DATASET EXCERPTS Start Marker
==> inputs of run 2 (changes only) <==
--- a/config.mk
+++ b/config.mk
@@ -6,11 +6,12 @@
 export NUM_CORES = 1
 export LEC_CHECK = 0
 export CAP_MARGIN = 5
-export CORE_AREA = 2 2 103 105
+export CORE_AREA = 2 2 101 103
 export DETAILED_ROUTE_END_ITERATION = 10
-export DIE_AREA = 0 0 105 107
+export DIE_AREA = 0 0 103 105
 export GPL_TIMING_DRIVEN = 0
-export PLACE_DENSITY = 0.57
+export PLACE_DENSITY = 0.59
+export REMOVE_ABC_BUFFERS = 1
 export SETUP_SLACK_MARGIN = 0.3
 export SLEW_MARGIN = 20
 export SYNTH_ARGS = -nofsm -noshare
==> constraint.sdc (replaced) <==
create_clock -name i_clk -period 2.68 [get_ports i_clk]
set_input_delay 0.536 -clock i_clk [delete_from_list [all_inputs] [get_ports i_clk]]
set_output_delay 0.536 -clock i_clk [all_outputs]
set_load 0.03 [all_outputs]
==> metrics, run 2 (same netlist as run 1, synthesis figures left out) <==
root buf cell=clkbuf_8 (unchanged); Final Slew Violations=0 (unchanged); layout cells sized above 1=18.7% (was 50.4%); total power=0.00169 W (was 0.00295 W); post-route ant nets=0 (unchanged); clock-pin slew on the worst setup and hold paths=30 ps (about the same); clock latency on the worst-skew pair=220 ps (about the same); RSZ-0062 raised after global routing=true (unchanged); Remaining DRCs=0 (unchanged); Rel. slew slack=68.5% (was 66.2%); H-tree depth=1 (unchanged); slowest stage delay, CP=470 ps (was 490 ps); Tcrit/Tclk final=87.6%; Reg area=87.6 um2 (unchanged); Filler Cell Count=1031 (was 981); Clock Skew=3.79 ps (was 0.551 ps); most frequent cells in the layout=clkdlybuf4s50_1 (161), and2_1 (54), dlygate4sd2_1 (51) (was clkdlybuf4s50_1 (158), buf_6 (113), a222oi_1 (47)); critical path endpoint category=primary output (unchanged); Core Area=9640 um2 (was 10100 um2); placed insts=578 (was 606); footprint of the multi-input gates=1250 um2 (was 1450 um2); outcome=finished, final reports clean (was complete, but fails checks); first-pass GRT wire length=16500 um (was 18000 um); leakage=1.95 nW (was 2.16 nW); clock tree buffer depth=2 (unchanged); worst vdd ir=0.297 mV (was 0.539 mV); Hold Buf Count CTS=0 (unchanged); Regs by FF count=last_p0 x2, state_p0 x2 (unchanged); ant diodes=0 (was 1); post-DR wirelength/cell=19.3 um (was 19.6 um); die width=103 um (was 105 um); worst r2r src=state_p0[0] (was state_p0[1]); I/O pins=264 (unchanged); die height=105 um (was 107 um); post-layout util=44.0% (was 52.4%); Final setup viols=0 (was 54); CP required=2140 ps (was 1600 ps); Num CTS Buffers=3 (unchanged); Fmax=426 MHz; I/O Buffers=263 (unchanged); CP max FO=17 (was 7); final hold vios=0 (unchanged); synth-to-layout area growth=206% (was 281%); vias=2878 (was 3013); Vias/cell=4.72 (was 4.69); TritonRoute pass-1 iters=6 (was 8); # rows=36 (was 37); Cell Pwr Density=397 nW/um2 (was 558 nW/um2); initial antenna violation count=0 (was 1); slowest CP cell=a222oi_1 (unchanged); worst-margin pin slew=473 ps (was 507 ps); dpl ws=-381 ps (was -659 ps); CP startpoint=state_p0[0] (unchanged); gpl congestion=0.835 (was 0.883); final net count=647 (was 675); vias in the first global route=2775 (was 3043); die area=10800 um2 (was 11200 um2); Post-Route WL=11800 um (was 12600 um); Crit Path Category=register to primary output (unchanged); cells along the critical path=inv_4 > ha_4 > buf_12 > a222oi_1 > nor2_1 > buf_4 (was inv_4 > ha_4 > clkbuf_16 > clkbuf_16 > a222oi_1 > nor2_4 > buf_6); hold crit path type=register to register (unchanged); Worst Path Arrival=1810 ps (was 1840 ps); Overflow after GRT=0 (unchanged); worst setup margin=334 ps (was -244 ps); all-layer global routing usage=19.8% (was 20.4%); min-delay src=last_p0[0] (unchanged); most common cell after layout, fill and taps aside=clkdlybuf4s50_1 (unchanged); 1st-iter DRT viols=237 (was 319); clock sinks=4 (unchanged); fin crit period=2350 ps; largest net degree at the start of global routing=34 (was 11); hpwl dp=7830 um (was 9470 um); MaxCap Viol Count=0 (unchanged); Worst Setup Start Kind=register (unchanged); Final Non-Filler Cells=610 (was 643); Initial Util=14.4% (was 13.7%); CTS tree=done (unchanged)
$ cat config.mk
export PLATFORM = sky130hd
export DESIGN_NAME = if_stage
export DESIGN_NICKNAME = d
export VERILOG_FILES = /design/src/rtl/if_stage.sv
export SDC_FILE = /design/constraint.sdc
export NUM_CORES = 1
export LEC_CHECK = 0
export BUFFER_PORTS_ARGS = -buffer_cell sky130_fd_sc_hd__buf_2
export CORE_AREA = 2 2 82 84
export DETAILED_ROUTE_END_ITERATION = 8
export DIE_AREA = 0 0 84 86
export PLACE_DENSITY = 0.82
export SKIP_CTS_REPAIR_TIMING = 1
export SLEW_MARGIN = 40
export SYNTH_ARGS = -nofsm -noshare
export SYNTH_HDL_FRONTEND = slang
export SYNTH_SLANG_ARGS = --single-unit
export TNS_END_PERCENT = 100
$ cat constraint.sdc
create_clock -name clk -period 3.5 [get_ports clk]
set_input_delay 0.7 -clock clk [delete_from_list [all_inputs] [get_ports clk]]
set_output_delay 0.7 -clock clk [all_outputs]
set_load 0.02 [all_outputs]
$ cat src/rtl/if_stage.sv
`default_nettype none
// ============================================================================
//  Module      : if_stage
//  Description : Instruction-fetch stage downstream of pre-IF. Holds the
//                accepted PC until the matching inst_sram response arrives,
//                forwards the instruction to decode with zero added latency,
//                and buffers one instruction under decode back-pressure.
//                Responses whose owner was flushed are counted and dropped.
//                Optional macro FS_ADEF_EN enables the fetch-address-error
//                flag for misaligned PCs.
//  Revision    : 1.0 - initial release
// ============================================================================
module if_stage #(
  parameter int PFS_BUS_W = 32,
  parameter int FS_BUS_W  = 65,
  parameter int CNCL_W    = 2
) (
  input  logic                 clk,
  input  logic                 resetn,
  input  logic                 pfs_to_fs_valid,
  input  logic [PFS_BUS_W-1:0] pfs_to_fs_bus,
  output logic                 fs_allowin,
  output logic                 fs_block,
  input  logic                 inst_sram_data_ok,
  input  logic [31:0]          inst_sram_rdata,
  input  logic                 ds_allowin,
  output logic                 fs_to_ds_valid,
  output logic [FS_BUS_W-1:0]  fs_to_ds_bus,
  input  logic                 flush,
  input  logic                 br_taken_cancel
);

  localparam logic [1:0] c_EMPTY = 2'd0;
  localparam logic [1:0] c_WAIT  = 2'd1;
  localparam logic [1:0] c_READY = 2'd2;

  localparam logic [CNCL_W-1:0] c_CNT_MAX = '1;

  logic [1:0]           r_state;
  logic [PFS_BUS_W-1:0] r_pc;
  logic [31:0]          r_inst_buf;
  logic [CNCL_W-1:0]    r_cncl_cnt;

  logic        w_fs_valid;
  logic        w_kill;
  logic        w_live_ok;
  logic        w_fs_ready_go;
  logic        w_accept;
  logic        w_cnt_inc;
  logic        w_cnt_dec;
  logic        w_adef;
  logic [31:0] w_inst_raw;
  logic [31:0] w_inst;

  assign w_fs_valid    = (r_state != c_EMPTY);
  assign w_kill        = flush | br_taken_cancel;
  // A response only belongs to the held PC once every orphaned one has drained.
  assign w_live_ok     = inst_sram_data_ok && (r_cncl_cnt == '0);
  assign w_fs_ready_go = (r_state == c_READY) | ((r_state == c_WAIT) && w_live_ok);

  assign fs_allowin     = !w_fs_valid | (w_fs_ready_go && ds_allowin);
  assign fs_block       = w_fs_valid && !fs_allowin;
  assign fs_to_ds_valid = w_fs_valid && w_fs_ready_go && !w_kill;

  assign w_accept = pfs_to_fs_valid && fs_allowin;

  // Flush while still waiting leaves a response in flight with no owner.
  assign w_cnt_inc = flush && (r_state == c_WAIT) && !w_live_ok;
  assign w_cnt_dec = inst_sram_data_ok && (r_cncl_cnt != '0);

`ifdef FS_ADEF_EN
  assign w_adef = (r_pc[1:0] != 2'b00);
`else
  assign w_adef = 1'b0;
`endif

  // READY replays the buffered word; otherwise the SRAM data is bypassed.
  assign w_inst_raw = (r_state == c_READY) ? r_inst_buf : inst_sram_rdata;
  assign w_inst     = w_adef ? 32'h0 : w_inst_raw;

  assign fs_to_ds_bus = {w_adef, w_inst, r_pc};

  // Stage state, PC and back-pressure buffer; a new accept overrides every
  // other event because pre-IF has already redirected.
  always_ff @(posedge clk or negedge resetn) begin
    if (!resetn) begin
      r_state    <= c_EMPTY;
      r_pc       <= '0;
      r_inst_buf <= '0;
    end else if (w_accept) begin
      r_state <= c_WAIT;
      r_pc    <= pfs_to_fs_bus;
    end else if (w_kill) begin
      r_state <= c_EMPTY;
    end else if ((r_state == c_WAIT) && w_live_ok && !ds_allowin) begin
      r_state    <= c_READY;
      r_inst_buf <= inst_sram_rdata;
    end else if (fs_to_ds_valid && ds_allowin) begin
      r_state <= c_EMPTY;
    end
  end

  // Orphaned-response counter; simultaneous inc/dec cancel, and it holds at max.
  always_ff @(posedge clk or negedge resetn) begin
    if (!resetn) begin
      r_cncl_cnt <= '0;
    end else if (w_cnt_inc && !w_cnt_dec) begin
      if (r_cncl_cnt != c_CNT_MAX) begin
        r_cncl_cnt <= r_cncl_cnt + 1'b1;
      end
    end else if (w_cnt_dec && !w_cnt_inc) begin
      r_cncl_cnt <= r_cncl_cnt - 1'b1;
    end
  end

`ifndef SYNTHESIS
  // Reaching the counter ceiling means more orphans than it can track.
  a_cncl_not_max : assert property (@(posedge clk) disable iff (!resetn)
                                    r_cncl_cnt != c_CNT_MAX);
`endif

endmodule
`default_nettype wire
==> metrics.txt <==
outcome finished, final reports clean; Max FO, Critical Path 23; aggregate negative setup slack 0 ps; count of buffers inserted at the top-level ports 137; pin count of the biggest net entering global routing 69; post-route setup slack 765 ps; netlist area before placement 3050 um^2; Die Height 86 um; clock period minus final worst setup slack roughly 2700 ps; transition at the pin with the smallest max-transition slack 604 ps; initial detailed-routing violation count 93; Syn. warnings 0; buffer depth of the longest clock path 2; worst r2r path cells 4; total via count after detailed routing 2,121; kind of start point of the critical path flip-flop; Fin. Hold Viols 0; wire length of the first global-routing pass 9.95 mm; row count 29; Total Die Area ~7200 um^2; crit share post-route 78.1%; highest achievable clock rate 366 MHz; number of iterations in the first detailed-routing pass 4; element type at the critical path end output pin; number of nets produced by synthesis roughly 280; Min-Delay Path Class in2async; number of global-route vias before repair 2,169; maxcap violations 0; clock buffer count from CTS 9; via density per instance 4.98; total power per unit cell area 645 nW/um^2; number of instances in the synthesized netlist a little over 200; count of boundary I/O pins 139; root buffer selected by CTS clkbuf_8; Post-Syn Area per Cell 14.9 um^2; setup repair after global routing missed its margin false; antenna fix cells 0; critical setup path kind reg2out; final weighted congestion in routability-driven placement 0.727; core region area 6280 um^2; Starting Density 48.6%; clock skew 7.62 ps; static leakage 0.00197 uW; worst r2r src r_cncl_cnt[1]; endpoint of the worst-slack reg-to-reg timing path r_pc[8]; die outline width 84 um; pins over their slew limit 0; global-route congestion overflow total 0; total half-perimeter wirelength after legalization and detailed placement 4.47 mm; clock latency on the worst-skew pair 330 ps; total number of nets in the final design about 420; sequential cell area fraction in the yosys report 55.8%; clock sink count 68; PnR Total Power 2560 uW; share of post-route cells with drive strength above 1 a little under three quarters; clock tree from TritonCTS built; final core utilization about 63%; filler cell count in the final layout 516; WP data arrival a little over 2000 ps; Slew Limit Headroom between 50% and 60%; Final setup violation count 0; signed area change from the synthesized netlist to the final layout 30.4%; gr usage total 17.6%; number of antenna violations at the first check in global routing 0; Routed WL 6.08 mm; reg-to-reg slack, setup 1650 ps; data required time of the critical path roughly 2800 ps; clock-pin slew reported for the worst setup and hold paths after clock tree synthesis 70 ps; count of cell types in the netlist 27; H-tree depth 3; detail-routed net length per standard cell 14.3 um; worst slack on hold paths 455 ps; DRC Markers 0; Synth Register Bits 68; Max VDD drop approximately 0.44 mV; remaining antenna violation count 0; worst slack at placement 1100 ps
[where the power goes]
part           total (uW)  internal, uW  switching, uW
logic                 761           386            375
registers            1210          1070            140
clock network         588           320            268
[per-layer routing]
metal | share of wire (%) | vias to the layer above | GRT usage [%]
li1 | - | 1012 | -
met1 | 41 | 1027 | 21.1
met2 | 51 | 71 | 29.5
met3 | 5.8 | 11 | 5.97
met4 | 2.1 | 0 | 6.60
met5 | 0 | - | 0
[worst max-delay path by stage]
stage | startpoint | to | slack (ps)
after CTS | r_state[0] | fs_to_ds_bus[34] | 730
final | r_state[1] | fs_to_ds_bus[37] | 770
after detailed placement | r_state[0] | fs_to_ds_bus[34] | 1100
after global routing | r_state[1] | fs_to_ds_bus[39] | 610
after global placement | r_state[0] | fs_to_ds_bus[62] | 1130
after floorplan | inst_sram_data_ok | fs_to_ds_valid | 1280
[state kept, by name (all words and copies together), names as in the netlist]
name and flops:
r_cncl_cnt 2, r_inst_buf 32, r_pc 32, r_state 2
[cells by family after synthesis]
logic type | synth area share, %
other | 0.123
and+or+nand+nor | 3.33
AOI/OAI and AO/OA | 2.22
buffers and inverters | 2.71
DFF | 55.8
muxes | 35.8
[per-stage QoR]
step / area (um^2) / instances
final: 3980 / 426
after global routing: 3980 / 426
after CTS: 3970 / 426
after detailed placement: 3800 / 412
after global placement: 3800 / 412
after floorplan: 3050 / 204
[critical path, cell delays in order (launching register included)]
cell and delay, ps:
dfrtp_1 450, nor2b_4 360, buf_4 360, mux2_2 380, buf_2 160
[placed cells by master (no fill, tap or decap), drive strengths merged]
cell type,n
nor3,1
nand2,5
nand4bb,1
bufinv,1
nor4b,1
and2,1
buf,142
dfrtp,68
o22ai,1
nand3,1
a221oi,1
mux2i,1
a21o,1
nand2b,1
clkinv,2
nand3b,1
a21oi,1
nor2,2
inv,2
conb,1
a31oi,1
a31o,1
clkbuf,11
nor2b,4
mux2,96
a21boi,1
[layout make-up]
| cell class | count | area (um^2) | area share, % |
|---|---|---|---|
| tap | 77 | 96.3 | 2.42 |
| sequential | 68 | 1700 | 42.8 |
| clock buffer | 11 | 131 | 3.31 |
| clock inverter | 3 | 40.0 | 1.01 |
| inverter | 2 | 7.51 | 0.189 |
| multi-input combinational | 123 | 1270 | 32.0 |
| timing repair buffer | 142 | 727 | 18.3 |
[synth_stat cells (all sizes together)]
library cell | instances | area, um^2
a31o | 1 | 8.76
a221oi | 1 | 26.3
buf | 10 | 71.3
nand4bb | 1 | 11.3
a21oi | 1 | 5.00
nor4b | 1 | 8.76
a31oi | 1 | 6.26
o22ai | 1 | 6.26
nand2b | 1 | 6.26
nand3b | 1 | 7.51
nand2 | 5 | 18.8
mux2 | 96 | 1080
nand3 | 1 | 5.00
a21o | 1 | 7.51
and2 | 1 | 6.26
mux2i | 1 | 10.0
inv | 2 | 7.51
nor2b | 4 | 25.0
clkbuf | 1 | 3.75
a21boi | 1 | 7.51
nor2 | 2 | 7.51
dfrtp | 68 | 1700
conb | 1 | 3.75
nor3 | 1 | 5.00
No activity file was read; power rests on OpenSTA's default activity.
DATASET EXCERPTS End Marker
■ **TASK DIRECTIONS**: Transcribe each line of the data above, unaltered, from the one where "-export CORE_AREA = 2 2 103 105" appears to the one where "metrics, run 2" appears, inclusive of both.

■ **THE ANSWER**:
-export CORE_AREA = 2 2 103 105
+export CORE_AREA = 2 2 101 103
 export DETAILED_ROUTE_END_ITERATION = 10
-export DIE_AREA = 0 0 105 107
+export DIE_AREA = 0 0 103 105
 export GPL_TIMING_DRIVEN = 0
-export PLACE_DENSITY = 0.57
+export PLACE_DENSITY = 0.59
+export REMOVE_ABC_BUFFERS = 1
 export SETUP_SLACK_MARGIN = 0.3
 export SLEW_MARGIN = 20
 export SYNTH_ARGS = -nofsm -noshare
==> constraint.sdc (replaced) <==
create_clock -name i_clk -period 2.68 [get_ports i_clk]
set_input_delay 0.536 -clock i_clk [delete_from_list [all_inputs] [get_ports i_clk]]
set_output_delay 0.536 -clock i_clk [all_outputs]
set_load 0.03 [all_outputs]
==> metrics, run 2 (same netlist as run 1, synthesis figures left out) <==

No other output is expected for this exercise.